» **Exercise objective**
Show all lines from the data that include the word "reset".

» **Supplied entries**
=== Begin Enclosure ===

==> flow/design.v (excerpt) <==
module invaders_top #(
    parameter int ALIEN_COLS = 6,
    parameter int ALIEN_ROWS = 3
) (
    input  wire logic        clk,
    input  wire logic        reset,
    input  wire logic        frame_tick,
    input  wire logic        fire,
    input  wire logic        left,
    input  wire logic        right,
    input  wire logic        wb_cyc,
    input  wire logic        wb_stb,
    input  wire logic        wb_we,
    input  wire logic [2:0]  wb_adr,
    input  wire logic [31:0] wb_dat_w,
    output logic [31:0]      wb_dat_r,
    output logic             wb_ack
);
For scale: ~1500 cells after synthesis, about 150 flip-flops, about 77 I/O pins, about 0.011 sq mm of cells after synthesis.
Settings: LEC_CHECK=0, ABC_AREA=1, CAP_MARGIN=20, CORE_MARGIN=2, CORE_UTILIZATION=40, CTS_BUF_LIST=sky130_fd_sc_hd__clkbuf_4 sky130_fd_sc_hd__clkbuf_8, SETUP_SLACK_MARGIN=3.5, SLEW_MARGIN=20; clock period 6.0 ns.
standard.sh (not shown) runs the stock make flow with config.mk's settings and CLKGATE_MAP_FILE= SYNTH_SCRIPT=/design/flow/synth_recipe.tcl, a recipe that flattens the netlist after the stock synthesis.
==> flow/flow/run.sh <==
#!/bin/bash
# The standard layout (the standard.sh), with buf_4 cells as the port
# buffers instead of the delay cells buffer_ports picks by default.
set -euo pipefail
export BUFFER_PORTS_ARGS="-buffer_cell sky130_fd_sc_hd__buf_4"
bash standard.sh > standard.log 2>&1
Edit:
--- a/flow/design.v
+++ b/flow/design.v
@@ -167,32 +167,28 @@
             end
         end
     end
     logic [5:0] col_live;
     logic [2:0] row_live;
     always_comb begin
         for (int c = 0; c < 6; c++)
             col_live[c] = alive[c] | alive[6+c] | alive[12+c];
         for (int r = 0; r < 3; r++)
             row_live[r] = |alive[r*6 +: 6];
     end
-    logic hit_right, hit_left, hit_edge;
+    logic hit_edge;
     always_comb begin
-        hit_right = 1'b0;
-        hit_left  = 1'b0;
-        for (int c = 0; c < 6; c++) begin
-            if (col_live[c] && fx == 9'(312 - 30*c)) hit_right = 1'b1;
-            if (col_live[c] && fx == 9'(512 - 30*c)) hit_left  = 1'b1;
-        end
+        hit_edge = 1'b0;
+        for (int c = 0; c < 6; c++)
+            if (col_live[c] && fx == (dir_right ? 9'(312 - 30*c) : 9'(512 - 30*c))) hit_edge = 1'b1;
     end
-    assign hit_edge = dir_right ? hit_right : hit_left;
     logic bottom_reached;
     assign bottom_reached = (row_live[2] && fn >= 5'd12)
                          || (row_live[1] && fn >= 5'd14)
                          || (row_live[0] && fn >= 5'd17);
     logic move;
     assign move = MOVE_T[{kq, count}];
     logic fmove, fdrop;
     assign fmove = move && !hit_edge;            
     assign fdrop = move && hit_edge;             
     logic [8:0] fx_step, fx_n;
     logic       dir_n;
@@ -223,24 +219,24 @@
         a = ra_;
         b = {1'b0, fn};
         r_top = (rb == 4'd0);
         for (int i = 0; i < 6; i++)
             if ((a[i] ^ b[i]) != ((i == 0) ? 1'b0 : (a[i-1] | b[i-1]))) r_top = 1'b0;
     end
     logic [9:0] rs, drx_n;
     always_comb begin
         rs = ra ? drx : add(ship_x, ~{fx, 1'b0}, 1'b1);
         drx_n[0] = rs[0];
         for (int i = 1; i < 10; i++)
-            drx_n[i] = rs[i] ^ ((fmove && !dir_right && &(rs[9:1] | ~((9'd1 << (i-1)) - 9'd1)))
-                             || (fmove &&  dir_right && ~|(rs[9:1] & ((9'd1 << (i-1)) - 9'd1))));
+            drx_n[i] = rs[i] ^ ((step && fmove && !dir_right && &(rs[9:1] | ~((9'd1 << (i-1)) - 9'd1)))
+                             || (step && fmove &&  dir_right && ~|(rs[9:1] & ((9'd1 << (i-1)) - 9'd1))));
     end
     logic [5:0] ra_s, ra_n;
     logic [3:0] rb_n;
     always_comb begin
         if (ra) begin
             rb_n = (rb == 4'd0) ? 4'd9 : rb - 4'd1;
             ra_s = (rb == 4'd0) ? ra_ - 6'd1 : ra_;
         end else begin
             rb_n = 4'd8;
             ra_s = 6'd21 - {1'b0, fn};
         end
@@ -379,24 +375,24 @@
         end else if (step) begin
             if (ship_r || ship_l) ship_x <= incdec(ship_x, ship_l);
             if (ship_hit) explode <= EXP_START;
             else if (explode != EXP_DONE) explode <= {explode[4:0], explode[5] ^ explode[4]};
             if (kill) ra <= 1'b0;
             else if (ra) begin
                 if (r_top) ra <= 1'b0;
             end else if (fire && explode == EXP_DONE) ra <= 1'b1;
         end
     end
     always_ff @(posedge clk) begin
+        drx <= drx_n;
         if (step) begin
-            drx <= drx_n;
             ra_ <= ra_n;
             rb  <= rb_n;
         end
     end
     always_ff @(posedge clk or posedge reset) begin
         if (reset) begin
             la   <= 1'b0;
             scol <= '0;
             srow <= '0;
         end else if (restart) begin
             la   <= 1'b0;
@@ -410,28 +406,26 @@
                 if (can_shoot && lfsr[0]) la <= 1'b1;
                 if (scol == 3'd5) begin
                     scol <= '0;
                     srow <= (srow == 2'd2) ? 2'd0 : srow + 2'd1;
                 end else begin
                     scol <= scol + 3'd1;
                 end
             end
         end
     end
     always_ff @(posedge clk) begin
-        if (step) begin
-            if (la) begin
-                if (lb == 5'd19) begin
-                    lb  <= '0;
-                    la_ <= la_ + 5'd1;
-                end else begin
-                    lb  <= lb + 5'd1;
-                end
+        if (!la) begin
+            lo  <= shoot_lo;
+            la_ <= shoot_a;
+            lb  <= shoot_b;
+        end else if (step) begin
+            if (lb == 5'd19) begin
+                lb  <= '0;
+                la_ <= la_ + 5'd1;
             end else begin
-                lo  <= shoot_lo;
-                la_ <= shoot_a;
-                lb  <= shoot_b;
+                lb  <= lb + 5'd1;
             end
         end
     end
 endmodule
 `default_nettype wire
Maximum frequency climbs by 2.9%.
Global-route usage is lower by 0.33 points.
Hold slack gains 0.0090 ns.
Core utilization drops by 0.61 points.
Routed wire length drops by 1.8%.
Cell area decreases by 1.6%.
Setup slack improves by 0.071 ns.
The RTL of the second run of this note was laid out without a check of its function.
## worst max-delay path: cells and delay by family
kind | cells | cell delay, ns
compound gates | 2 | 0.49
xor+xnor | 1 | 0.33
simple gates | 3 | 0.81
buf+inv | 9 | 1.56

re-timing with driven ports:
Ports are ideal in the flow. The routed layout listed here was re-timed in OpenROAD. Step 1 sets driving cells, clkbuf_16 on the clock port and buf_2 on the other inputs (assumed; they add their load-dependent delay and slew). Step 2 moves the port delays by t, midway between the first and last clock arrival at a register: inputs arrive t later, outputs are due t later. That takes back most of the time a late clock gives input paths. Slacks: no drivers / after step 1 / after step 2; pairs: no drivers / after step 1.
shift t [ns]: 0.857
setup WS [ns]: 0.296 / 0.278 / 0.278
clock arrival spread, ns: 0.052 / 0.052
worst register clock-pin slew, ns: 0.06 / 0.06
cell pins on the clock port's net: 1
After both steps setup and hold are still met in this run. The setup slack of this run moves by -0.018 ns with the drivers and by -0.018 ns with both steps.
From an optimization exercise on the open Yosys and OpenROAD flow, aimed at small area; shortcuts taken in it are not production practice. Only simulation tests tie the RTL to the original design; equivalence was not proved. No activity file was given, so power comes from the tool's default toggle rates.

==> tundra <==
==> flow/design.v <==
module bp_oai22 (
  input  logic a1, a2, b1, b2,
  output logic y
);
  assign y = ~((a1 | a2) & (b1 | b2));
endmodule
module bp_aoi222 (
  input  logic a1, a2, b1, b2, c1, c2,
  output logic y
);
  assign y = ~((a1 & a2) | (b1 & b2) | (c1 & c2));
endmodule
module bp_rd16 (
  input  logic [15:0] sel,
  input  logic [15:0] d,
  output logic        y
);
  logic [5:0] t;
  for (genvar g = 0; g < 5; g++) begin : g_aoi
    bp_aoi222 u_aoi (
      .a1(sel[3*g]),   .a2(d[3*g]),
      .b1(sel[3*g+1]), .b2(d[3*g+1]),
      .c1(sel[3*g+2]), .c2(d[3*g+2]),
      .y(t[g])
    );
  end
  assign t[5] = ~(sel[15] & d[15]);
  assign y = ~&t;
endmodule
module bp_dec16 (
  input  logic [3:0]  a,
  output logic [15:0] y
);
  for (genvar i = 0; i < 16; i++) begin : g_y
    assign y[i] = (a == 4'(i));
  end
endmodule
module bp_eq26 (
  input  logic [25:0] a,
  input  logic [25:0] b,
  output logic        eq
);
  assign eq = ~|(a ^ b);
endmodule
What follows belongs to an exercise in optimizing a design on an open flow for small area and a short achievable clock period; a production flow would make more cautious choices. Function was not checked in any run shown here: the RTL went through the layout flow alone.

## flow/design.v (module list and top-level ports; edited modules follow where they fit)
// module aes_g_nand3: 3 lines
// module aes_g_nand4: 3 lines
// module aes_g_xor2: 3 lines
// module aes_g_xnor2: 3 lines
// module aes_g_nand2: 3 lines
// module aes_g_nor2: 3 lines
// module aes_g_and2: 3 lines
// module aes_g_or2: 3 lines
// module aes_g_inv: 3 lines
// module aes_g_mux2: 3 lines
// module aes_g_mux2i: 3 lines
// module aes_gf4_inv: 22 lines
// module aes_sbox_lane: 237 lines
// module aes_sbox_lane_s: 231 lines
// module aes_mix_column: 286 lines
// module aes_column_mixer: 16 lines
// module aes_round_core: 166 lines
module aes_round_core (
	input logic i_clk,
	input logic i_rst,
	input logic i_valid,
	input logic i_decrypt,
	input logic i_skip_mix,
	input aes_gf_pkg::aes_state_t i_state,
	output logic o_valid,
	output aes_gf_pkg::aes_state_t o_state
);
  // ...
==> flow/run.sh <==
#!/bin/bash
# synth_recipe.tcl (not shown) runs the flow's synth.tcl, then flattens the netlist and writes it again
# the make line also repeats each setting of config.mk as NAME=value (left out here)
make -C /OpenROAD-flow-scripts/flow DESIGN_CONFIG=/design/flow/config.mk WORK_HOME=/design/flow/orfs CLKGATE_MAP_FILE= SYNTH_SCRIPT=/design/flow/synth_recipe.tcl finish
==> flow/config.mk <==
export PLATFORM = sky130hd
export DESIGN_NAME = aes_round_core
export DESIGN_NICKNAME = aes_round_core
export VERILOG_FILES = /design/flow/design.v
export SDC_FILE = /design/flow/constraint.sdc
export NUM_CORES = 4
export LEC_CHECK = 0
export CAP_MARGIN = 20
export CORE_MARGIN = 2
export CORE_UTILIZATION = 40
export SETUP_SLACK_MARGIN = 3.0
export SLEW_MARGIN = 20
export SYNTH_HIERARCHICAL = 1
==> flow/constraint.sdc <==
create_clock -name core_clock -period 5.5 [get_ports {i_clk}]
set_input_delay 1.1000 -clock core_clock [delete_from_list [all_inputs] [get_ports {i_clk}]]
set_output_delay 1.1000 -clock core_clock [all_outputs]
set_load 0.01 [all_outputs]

=== End Enclosure ===
=== Begin Enclosure ===

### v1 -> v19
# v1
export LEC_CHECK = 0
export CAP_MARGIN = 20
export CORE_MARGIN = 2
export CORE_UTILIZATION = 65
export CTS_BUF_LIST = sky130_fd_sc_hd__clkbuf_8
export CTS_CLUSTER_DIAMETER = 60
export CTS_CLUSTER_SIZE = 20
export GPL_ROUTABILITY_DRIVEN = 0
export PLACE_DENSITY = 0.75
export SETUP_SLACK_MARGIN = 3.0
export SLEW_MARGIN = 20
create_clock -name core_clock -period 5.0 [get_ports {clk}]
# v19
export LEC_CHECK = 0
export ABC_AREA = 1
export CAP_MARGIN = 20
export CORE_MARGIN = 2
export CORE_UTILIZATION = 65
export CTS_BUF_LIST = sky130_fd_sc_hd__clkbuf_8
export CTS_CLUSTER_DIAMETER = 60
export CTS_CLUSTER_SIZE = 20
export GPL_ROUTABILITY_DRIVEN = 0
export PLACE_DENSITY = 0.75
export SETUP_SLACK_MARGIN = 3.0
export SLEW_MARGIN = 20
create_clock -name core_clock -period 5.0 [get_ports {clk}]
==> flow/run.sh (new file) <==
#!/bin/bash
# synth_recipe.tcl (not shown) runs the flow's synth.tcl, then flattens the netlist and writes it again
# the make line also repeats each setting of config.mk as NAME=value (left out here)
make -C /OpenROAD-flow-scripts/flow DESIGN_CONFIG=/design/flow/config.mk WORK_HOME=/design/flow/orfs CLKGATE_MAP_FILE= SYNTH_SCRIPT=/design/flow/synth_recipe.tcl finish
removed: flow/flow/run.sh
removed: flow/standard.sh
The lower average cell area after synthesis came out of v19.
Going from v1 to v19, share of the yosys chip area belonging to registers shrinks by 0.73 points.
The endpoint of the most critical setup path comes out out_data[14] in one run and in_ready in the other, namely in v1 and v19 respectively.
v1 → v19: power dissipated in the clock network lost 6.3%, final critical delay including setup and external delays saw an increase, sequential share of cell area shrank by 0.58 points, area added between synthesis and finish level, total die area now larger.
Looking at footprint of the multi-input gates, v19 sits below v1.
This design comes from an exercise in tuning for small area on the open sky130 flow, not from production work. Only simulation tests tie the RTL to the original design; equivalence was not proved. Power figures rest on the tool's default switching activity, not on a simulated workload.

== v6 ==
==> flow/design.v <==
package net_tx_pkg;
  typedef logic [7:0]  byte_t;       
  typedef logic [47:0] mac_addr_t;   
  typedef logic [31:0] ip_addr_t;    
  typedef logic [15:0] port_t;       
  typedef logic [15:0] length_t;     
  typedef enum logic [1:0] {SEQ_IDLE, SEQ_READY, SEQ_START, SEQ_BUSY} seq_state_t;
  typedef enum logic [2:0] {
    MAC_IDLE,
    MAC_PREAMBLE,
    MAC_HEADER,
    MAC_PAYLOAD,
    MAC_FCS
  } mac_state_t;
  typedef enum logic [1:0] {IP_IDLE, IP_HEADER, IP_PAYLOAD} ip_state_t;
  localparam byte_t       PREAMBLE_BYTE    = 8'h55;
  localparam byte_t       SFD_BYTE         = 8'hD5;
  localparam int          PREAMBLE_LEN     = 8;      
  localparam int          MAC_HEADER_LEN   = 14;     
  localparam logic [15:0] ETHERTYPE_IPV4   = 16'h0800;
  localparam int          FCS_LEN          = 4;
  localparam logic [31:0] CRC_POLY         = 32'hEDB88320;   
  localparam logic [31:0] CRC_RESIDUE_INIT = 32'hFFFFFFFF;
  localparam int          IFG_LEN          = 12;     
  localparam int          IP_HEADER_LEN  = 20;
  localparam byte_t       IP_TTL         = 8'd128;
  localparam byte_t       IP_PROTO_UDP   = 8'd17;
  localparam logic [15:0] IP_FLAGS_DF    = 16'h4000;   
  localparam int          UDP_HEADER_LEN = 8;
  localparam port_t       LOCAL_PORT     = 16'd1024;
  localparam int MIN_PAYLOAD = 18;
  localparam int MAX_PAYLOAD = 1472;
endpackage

=== End Enclosure ===

» **Expected output**
    input  wire logic        reset,
     always_ff @(posedge clk or posedge reset) begin
         if (reset) begin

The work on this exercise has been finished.